▸ WHAT TO PRODUCE
Quote exactly the lines spanning from the top of the data below to the line that contains "or fifo empty.", including both.

● ● ● ● ●

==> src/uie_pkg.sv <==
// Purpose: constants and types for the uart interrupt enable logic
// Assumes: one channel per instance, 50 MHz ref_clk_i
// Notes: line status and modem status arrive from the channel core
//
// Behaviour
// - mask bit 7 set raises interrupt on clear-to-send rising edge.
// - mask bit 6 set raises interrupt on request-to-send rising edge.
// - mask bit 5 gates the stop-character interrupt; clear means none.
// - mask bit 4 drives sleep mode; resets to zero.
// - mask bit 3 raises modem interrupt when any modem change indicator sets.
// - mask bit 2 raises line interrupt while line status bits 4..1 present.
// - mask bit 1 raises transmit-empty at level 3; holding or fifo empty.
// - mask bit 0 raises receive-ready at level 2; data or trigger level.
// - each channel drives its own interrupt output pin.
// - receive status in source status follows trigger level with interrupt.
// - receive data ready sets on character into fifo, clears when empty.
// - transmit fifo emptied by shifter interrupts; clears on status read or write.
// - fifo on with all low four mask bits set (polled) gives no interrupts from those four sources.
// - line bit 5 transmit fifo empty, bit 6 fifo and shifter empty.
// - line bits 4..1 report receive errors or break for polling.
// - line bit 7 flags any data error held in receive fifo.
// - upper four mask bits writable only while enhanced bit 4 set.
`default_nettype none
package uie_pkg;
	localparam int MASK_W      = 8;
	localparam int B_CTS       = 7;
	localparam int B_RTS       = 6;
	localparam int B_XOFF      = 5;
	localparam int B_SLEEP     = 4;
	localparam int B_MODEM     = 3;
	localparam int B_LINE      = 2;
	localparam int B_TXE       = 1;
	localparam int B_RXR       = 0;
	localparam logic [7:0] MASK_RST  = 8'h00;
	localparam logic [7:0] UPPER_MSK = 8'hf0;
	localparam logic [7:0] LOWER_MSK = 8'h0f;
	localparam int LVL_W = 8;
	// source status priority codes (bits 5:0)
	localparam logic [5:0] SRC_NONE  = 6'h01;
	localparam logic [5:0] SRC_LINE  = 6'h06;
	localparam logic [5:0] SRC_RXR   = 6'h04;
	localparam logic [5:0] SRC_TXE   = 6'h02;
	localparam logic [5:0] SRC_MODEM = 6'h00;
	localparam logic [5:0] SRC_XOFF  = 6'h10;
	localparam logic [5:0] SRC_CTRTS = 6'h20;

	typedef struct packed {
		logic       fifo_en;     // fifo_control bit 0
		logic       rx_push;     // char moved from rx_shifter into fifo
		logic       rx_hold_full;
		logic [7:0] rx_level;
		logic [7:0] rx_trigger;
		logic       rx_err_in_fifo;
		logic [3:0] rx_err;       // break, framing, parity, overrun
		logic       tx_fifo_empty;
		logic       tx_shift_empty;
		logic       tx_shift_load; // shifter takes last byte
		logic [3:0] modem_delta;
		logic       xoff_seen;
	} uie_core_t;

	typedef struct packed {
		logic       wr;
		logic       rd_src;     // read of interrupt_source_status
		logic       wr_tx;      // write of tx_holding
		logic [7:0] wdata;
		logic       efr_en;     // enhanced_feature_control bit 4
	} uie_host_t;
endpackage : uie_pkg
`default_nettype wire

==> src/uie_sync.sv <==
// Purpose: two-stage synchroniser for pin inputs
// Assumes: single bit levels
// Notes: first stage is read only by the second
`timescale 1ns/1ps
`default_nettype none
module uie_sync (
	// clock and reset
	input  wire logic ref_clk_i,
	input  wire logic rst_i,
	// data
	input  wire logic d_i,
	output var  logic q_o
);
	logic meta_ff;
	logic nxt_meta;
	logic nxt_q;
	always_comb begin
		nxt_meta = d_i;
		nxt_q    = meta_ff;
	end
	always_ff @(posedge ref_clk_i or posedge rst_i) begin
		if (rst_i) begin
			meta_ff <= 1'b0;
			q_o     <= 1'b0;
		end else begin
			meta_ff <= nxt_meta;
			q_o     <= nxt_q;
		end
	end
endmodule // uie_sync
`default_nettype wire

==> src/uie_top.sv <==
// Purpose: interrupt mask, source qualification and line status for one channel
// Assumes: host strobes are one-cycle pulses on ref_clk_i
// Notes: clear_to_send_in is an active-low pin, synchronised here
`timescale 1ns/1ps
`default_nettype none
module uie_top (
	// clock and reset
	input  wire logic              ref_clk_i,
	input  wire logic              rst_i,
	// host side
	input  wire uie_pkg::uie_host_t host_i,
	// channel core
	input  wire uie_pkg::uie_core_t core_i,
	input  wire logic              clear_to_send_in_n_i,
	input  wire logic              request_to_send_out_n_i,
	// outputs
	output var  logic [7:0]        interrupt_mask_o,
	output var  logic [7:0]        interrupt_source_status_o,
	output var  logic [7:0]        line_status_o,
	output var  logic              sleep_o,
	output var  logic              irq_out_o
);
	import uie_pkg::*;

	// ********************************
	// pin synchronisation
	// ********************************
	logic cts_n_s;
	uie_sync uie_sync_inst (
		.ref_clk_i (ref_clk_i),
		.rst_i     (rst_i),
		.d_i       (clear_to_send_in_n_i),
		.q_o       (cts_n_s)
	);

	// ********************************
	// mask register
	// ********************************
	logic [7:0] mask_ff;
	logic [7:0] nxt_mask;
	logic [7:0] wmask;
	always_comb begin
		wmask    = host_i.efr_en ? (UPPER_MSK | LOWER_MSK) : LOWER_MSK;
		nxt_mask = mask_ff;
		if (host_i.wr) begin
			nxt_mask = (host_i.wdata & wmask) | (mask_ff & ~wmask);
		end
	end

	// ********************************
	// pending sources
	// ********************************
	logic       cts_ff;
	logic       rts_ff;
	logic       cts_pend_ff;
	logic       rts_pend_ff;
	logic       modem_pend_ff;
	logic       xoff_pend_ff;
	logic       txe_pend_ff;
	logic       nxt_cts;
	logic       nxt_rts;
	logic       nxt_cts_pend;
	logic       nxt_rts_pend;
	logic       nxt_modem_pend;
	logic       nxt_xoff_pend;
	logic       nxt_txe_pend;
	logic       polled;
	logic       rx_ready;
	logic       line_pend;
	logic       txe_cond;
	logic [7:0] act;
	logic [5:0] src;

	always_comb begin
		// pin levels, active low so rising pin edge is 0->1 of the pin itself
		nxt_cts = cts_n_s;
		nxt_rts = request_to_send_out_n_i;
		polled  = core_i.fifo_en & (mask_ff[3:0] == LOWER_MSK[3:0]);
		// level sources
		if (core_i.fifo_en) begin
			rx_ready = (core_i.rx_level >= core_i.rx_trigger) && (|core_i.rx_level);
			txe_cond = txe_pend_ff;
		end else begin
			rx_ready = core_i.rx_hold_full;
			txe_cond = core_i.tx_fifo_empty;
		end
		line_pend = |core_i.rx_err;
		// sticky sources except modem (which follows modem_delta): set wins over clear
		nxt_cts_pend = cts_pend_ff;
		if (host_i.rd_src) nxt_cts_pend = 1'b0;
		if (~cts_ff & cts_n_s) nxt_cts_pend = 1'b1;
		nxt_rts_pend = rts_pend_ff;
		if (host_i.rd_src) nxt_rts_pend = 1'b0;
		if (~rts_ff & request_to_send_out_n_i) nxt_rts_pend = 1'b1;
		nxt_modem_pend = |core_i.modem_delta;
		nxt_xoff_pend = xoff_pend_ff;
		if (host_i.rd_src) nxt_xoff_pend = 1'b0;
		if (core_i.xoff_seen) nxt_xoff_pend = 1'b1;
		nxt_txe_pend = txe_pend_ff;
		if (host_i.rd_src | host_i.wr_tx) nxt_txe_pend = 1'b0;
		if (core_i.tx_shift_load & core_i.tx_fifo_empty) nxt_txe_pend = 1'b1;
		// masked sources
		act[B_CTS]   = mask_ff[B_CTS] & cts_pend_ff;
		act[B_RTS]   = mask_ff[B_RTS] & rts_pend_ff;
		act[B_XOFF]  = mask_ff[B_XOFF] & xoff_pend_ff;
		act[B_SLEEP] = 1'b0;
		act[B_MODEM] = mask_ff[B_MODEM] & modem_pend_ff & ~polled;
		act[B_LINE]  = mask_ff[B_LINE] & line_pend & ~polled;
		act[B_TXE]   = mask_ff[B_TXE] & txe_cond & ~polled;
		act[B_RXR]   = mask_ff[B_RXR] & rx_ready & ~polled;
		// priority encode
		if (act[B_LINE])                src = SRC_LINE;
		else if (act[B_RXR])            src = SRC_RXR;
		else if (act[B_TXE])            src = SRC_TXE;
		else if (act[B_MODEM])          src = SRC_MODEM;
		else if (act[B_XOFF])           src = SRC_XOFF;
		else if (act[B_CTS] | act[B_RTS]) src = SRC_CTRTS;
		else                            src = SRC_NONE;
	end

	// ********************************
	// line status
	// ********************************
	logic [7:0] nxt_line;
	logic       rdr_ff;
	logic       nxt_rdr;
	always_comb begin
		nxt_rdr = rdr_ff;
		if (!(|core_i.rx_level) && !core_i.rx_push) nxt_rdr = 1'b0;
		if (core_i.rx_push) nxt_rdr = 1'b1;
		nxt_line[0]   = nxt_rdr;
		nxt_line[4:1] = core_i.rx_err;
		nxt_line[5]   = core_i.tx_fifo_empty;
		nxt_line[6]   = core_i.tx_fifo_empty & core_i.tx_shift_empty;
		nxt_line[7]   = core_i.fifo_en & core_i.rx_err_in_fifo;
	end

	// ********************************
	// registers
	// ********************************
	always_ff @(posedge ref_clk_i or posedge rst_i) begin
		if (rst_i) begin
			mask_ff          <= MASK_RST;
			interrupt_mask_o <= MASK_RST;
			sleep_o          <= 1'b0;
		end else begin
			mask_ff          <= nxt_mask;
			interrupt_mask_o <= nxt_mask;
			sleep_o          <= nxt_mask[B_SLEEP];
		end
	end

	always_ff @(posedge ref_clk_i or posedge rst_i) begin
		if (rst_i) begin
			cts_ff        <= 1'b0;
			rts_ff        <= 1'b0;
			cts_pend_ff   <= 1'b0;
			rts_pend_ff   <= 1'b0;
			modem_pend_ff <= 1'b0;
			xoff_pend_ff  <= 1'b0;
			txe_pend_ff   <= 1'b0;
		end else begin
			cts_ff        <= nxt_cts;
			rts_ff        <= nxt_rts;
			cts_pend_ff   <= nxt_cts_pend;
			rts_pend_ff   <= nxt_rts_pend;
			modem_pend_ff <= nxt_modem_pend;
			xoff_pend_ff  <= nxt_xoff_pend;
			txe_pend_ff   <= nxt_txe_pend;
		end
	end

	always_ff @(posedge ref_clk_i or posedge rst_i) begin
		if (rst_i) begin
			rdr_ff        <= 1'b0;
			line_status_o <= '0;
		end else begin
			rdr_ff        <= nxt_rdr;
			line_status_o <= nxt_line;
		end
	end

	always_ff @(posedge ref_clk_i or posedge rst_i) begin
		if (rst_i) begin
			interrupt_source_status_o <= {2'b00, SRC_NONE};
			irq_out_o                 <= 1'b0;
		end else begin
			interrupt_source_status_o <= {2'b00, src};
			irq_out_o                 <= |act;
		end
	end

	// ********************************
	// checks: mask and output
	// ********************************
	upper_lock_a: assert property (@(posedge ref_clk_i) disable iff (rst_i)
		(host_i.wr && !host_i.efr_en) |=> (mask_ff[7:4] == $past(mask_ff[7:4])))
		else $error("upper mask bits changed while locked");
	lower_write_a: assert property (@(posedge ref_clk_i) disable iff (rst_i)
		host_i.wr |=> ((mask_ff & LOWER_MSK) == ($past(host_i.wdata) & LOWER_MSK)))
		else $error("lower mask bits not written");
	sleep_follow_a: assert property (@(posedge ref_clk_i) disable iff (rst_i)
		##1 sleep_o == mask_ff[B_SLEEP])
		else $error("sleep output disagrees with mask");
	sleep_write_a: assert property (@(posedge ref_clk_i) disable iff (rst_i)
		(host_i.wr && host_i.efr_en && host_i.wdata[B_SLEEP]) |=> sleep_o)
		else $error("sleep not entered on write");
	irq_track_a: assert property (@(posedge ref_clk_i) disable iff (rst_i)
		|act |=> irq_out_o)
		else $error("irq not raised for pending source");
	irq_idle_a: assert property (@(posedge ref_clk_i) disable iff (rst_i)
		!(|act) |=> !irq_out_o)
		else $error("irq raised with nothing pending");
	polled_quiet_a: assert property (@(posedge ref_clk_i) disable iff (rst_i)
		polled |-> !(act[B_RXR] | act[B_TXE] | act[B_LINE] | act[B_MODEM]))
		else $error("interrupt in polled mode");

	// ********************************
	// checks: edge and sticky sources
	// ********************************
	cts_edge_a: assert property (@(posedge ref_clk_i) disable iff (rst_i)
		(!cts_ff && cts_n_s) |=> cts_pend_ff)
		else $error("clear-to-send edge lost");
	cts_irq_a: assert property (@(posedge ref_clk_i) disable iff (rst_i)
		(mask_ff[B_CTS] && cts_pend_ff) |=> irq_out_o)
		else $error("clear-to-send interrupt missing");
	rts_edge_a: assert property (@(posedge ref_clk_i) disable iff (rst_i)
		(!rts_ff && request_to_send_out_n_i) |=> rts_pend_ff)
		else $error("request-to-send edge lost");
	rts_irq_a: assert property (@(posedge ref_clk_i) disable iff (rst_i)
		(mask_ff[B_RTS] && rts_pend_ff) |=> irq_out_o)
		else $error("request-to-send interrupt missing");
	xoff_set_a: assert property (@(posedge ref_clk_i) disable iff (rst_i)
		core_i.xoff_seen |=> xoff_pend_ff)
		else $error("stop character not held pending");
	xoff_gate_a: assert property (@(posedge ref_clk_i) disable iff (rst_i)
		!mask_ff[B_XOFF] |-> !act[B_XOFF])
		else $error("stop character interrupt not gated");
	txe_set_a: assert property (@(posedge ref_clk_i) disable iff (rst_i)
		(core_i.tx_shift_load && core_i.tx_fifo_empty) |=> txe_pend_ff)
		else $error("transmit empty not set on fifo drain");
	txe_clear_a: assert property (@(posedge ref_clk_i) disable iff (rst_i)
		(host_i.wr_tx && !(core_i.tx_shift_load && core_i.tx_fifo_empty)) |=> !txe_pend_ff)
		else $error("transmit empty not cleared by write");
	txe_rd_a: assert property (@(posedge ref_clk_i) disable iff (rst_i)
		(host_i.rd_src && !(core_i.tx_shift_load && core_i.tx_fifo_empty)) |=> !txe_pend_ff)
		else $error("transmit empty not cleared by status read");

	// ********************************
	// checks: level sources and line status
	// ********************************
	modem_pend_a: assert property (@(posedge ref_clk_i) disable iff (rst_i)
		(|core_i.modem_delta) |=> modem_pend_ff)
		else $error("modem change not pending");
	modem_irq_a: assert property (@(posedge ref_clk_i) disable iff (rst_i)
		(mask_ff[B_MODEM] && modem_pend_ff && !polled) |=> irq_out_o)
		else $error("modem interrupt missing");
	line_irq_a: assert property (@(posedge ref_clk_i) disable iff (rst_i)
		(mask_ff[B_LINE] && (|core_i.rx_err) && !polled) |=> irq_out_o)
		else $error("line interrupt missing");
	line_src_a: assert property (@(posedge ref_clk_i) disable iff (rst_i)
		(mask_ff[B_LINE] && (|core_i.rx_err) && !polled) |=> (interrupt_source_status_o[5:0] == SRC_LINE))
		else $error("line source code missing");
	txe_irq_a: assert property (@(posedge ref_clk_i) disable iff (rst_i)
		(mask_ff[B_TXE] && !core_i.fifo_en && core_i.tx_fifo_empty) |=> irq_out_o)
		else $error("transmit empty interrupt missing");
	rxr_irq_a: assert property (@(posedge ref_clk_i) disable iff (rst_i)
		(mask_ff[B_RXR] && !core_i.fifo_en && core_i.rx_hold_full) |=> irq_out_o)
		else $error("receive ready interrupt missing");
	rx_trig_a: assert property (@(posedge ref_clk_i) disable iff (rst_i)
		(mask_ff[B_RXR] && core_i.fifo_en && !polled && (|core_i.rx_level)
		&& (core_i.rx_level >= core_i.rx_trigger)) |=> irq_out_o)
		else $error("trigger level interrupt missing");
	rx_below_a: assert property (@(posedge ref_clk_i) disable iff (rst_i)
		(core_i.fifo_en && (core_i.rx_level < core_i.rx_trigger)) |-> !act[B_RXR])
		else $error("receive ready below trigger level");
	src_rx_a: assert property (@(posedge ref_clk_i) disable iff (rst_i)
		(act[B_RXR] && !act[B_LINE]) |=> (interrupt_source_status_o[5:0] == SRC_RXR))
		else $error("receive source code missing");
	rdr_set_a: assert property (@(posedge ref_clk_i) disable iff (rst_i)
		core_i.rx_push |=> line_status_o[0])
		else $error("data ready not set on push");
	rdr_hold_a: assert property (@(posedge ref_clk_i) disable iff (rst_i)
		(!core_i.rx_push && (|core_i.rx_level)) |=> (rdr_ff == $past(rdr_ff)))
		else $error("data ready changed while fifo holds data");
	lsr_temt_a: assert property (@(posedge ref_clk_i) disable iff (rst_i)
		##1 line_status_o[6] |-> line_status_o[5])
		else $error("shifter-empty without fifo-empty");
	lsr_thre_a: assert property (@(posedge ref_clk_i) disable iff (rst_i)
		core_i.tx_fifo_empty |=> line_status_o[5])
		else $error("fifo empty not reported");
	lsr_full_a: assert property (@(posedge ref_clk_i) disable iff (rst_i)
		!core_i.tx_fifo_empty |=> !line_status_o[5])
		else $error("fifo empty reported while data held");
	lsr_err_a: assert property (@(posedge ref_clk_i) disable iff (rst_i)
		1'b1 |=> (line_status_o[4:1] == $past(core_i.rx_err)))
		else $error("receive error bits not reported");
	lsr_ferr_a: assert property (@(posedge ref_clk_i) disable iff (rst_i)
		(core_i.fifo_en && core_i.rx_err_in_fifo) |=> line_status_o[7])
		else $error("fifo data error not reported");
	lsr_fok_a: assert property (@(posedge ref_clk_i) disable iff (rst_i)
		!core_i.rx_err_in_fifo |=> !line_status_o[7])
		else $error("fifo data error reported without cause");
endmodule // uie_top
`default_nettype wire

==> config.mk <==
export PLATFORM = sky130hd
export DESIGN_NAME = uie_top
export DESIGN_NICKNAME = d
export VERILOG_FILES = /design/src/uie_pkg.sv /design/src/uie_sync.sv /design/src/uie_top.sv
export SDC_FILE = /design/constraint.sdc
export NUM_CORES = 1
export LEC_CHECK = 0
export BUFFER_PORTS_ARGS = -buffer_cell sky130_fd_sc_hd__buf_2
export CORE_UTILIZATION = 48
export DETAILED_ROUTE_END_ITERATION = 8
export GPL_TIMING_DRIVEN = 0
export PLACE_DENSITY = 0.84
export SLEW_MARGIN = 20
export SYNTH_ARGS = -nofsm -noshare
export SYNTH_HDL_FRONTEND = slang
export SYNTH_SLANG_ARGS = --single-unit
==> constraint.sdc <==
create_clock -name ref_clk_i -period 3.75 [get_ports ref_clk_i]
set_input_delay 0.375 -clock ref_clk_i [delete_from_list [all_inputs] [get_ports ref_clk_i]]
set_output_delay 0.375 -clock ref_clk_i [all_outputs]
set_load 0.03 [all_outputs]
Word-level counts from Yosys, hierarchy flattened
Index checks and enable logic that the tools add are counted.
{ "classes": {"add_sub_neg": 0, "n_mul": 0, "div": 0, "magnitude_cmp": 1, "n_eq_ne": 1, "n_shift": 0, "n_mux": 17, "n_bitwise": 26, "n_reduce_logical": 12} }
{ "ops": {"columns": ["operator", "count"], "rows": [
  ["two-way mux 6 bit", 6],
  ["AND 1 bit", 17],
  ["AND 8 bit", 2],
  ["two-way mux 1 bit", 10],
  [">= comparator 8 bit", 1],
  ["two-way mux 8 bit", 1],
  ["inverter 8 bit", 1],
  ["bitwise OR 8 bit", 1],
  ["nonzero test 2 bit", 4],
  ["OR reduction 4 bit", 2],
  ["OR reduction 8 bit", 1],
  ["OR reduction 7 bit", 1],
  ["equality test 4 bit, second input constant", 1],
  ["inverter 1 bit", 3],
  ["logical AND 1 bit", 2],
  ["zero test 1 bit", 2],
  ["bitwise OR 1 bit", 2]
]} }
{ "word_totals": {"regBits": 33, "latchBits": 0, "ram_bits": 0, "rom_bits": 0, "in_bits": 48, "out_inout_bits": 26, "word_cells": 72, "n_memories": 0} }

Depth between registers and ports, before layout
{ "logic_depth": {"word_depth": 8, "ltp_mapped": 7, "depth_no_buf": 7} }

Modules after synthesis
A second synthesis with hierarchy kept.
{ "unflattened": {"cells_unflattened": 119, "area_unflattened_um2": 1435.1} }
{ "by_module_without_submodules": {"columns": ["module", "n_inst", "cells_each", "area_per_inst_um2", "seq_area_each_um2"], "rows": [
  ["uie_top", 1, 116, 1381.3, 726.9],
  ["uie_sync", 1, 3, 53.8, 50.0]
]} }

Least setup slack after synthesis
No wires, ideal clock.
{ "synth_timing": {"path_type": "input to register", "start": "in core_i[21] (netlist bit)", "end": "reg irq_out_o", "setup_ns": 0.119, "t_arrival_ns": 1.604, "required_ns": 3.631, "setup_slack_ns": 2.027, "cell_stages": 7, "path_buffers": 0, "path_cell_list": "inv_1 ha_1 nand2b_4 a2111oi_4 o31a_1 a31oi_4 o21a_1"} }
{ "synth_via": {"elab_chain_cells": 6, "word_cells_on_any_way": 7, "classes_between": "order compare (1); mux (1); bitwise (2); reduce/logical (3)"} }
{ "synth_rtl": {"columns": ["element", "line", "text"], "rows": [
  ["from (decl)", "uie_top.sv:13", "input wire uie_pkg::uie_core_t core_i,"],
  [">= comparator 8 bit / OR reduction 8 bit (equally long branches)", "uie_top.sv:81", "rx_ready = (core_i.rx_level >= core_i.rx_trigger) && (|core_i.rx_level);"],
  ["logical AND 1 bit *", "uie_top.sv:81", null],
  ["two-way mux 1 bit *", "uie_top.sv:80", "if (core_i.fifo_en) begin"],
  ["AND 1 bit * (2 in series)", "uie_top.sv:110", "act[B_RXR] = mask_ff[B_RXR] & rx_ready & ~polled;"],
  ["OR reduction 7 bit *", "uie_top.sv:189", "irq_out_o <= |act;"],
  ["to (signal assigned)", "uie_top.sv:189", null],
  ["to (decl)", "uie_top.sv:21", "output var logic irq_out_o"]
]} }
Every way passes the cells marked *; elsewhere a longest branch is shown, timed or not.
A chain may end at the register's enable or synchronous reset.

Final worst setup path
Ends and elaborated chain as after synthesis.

● ● ● ● ●

▸ EXERCISE RESPONSE
==> src/uie_pkg.sv <==
// Purpose: constants and types for the uart interrupt enable logic
// Assumes: one channel per instance, 50 MHz ref_clk_i
// Notes: line status and modem status arrive from the channel core
//
// Behaviour
// - mask bit 7 set raises interrupt on clear-to-send rising edge.
// - mask bit 6 set raises interrupt on request-to-send rising edge.
// - mask bit 5 gates the stop-character interrupt; clear means none.
// - mask bit 4 drives sleep mode; resets to zero.
// - mask bit 3 raises modem interrupt when any modem change indicator sets.
// - mask bit 2 raises line interrupt while line status bits 4..1 present.
// - mask bit 1 raises transmit-empty at level 3; holding or fifo empty.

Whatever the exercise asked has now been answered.